• _DATA FOR PROCESSING_:
######

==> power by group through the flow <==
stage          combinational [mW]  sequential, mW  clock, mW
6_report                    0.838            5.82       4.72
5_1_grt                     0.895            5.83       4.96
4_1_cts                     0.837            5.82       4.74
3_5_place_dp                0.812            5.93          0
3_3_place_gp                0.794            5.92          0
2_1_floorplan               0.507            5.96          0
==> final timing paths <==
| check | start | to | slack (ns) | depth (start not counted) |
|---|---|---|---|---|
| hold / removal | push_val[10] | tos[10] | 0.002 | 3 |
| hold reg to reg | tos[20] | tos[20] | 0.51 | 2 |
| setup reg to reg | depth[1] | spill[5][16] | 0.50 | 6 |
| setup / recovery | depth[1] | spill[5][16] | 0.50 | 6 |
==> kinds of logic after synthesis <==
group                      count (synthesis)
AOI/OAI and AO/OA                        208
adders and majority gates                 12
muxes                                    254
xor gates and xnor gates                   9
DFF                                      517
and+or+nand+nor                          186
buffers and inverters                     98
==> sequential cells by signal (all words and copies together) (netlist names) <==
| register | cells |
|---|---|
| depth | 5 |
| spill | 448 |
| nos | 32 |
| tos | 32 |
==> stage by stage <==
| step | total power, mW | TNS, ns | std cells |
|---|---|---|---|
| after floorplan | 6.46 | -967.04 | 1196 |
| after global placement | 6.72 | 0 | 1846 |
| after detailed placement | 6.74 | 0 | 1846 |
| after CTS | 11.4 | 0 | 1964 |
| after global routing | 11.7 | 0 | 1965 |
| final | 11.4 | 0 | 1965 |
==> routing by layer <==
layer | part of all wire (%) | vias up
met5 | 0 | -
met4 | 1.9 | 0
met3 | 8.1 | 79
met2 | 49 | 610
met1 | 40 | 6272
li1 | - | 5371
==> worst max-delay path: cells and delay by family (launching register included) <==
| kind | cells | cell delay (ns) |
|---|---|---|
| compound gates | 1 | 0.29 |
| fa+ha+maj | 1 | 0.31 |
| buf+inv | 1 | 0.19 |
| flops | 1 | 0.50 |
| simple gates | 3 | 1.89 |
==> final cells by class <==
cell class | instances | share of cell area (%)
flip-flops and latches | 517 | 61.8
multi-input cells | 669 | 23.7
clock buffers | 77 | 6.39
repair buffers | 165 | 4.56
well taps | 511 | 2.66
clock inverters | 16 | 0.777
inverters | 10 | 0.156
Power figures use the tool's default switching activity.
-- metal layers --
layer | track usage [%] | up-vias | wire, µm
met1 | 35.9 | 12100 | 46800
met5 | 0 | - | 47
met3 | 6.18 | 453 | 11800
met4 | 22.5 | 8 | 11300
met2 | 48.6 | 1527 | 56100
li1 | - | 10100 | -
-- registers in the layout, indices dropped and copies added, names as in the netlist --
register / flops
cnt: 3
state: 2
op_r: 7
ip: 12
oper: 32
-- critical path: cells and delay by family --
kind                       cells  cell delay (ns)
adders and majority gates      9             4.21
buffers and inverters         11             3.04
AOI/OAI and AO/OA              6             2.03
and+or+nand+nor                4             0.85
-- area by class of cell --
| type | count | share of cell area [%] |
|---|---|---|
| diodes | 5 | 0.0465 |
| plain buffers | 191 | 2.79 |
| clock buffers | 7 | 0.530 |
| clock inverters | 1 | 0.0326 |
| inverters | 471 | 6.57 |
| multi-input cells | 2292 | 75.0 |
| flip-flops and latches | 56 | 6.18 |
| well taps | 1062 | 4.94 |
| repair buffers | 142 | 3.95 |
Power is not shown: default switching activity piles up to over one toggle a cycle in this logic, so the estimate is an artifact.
--- src/hw/forth_pkg.sv ---
/* shared definitions for the forth core: default widths,
   opcode / stack-op / halt-cause enums, code byte union */
package forth_pkg;

    localparam int DEF_DSZ   = 32;      // cell width
    localparam int DEF_ASZ   = 12;      // code address width, 4K bytes
    localparam int DEF_DEPTH = 16;      // data stack cells

    // executed opcode subset, numbering is fixed
    typedef enum logic [6:0] {
        OP_NOP   = 7'd0,
        OP_DOLIT,                       // 4 literal bytes follow, big-endian
        OP_BRAN,                        // 2 target bytes follow
        OP_ZBRAN,                       // pop flag, branch if zero
        OP_BYE,                         // normal halt
        OP_DUP,
        OP_DROP,
        OP_OVER,
        OP_SWAP,
        OP_ADD,
        OP_SUB,
        OP_MUL,                         // low DSZ bits kept
        OP_AND,
        OP_OR,
        OP_XOR,
        OP_NEG,
        OP_ABS,
        OP_ZEQ                          // -1 if tos is zero, else 0
    } opcode_e;

    // one code byte, two readings picked by bit 7
    typedef union packed {
        struct packed {
            logic    flag;              // 0 for an opcode
            opcode_e code;
        } op;
        struct packed {
            logic       flag;           // 1 for a short literal
            logic [6:0] val;            // pushed zero-extended
        } lit;
    } code_byte_u;

    // data stack request
    typedef enum logic [1:0] {
        SS_LOAD,                        // replace top
        SS_PUSH,
        SS_POP,
        SS_ALU                          // pop, then replace top
    } sop_e;

    // halt cause seen by the host
    typedef enum logic [1:0] {
        ERR_NONE,
        ERR_UNDER,                      // pop or read below bottom
        ERR_OVER,                       // push onto a full stack
        ERR_ILLEGAL                     // unknown opcode
    } err_e;

endpackage

--- src/hw/run_ctrl.sv ---
/* run controller: four-phase req/ack with the host,
   entry pfa register, halt cause register */
`timescale 1ns/1ps

module run_ctrl
    import forth_pkg::*;
#(
    parameter int ASZ = DEF_ASZ
) (
    input  logic           clk,
    input  logic           rst,
    input  logic           req,
    input  logic [ASZ-1:0] pfa,
    output logic           ack,
    output logic           start,
    output logic [ASZ-1:0] entry_pfa,
    input  logic           halt,
    input  err_e           cause,
    output err_e           err
);
    logic req_q;                            // req one cycle ago
    logic running;                          // started, no halt seen yet
    logic launch;

    assign launch = req && !req_q && !running && !ack;  // rising req while idle

    always_ff @(posedge clk) begin
        if (rst) begin
            req_q   <= 1'b0;
            running <= 1'b0;
            start   <= 1'b0;
            ack     <= 1'b0;
            err     <= ERR_NONE;
        end else begin
            req_q <= req;
            start <= launch;                // one cycle pulse
            if (launch) running <= 1'b1;
            if (running && halt) begin
                running <= 1'b0;
                ack     <= 1'b1;            // results valid from here
                err     <= cause;
            end else if (ack && !req) begin
                ack <= 1'b0;
            end
        end
    end

    always_ff @(posedge clk) begin
        if (launch) entry_pfa <= pfa;       // host holds pfa with req
    end

    a_ack_needs_req: assert property (@(posedge clk) disable iff (rst)
        $rose(ack) |-> req);

endmodule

######

• _WORK REQUEST_: Please copy the data above in its entirety, exactly as written.

• _EXERCISE OUTPUT_:
==> power by group through the flow <==
stage          combinational [mW]  sequential, mW  clock, mW
6_report                    0.838            5.82       4.72
5_1_grt                     0.895            5.83       4.96
4_1_cts                     0.837            5.82       4.74
3_5_place_dp                0.812            5.93          0
3_3_place_gp                0.794            5.92          0
2_1_floorplan               0.507            5.96          0
==> final timing paths <==
| check | start | to | slack (ns) | depth (start not counted) |
|---|---|---|---|---|
| hold / removal | push_val[10] | tos[10] | 0.002 | 3 |
| hold reg to reg | tos[20] | tos[20] | 0.51 | 2 |
| setup reg to reg | depth[1] | spill[5][16] | 0.50 | 6 |
| setup / recovery | depth[1] | spill[5][16] | 0.50 | 6 |
==> kinds of logic after synthesis <==
group                      count (synthesis)
AOI/OAI and AO/OA                        208
adders and majority gates                 12
muxes                                    254
xor gates and xnor gates                   9
DFF                                      517
and+or+nand+nor                          186
buffers and inverters                     98
==> sequential cells by signal (all words and copies together) (netlist names) <==
| register | cells |
|---|---|
| depth | 5 |
| spill | 448 |
| nos | 32 |
| tos | 32 |
==> stage by stage <==
| step | total power, mW | TNS, ns | std cells |
|---|---|---|---|
| after floorplan | 6.46 | -967.04 | 1196 |
| after global placement | 6.72 | 0 | 1846 |
| after detailed placement | 6.74 | 0 | 1846 |
| after CTS | 11.4 | 0 | 1964 |
| after global routing | 11.7 | 0 | 1965 |
| final | 11.4 | 0 | 1965 |
==> routing by layer <==
layer | part of all wire (%) | vias up
met5 | 0 | -
met4 | 1.9 | 0
met3 | 8.1 | 79
met2 | 49 | 610
met1 | 40 | 6272
li1 | - | 5371
==> worst max-delay path: cells and delay by family (launching register included) <==
| kind | cells | cell delay (ns) |
|---|---|---|
| compound gates | 1 | 0.29 |
| fa+ha+maj | 1 | 0.31 |
| buf+inv | 1 | 0.19 |
| flops | 1 | 0.50 |
| simple gates | 3 | 1.89 |
==> final cells by class <==
cell class | instances | share of cell area (%)
flip-flops and latches | 517 | 61.8
multi-input cells | 669 | 23.7
clock buffers | 77 | 6.39
repair buffers | 165 | 4.56
well taps | 511 | 2.66
clock inverters | 16 | 0.777
inverters | 10 | 0.156
Power figures use the tool's default switching activity.
-- metal layers --
layer | track usage [%] | up-vias | wire, µm
met1 | 35.9 | 12100 | 46800
met5 | 0 | - | 47
met3 | 6.18 | 453 | 11800
met4 | 22.5 | 8 | 11300
met2 | 48.6 | 1527 | 56100
li1 | - | 10100 | -
-- registers in the layout, indices dropped and copies added, names as in the netlist --
register / flops
cnt: 3
state: 2
op_r: 7
ip: 12
oper: 32
-- critical path: cells and delay by family --
kind                       cells  cell delay (ns)
adders and majority gates      9             4.21
buffers and inverters         11             3.04
AOI/OAI and AO/OA              6             2.03
and+or+nand+nor                4             0.85
-- area by class of cell --
| type | count | share of cell area [%] |
|---|---|---|
| diodes | 5 | 0.0465 |
| plain buffers | 191 | 2.79 |
| clock buffers | 7 | 0.530 |
| clock inverters | 1 | 0.0326 |
| inverters | 471 | 6.57 |
| multi-input cells | 2292 | 75.0 |
| flip-flops and latches | 56 | 6.18 |
| well taps | 1062 | 4.94 |
| repair buffers | 142 | 3.95 |
Power is not shown: default switching activity piles up to over one toggle a cycle in this logic, so the estimate is an artifact.
--- src/hw/forth_pkg.sv ---
/* shared definitions for the forth core: default widths,
   opcode / stack-op / halt-cause enums, code byte union */
package forth_pkg;

    localparam int DEF_DSZ   = 32;      // cell width
    localparam int DEF_ASZ   = 12;      // code address width, 4K bytes
    localparam int DEF_DEPTH = 16;      // data stack cells

    // executed opcode subset, numbering is fixed
    typedef enum logic [6:0] {
        OP_NOP   = 7'd0,
        OP_DOLIT,                       // 4 literal bytes follow, big-endian
        OP_BRAN,                        // 2 target bytes follow
        OP_ZBRAN,                       // pop flag, branch if zero
        OP_BYE,                         // normal halt
        OP_DUP,
        OP_DROP,
        OP_OVER,
        OP_SWAP,
        OP_ADD,
        OP_SUB,
        OP_MUL,                         // low DSZ bits kept
        OP_AND,
        OP_OR,
        OP_XOR,
        OP_NEG,
        OP_ABS,
        OP_ZEQ                          // -1 if tos is zero, else 0
    } opcode_e;

    // one code byte, two readings picked by bit 7
    typedef union packed {
        struct packed {
            logic    flag;              // 0 for an opcode
            opcode_e code;
        } op;
        struct packed {
            logic       flag;           // 1 for a short literal
            logic [6:0] val;            // pushed zero-extended
        } lit;
    } code_byte_u;

    // data stack request
    typedef enum logic [1:0] {
        SS_LOAD,                        // replace top
        SS_PUSH,
        SS_POP,
        SS_ALU                          // pop, then replace top
    } sop_e;

    // halt cause seen by the host
    typedef enum logic [1:0] {
        ERR_NONE,
        ERR_UNDER,                      // pop or read below bottom
        ERR_OVER,                       // push onto a full stack
        ERR_ILLEGAL                     // unknown opcode
    } err_e;

endpackage

--- src/hw/run_ctrl.sv ---
/* run controller: four-phase req/ack with the host,
   entry pfa register, halt cause register */
`timescale 1ns/1ps

module run_ctrl
    import forth_pkg::*;
#(
    parameter int ASZ = DEF_ASZ
) (
    input  logic           clk,
    input  logic           rst,
    input  logic           req,
    input  logic [ASZ-1:0] pfa,
    output logic           ack,
    output logic           start,
    output logic [ASZ-1:0] entry_pfa,
    input  logic           halt,
    input  err_e           cause,
    output err_e           err
);
    logic req_q;                            // req one cycle ago
    logic running;                          // started, no halt seen yet
    logic launch;

    assign launch = req && !req_q && !running && !ack;  // rising req while idle

    always_ff @(posedge clk) begin
        if (rst) begin
            req_q   <= 1'b0;
            running <= 1'b0;
            start   <= 1'b0;
            ack     <= 1'b0;
            err     <= ERR_NONE;
        end else begin
            req_q <= req;
            start <= launch;                // one cycle pulse
            if (launch) running <= 1'b1;
            if (running && halt) begin
                running <= 1'b0;
                ack     <= 1'b1;            // results valid from here
                err     <= cause;
            end else if (ack && !req) begin
                ack <= 1'b0;
            end
        end
    end

    always_ff @(posedge clk) begin
        if (launch) entry_pfa <= pfa;       // host holds pfa with req
    end

    a_ack_needs_req: assert property (@(posedge clk) disable iff (rst)
        $rose(ack) |-> req);

endmodule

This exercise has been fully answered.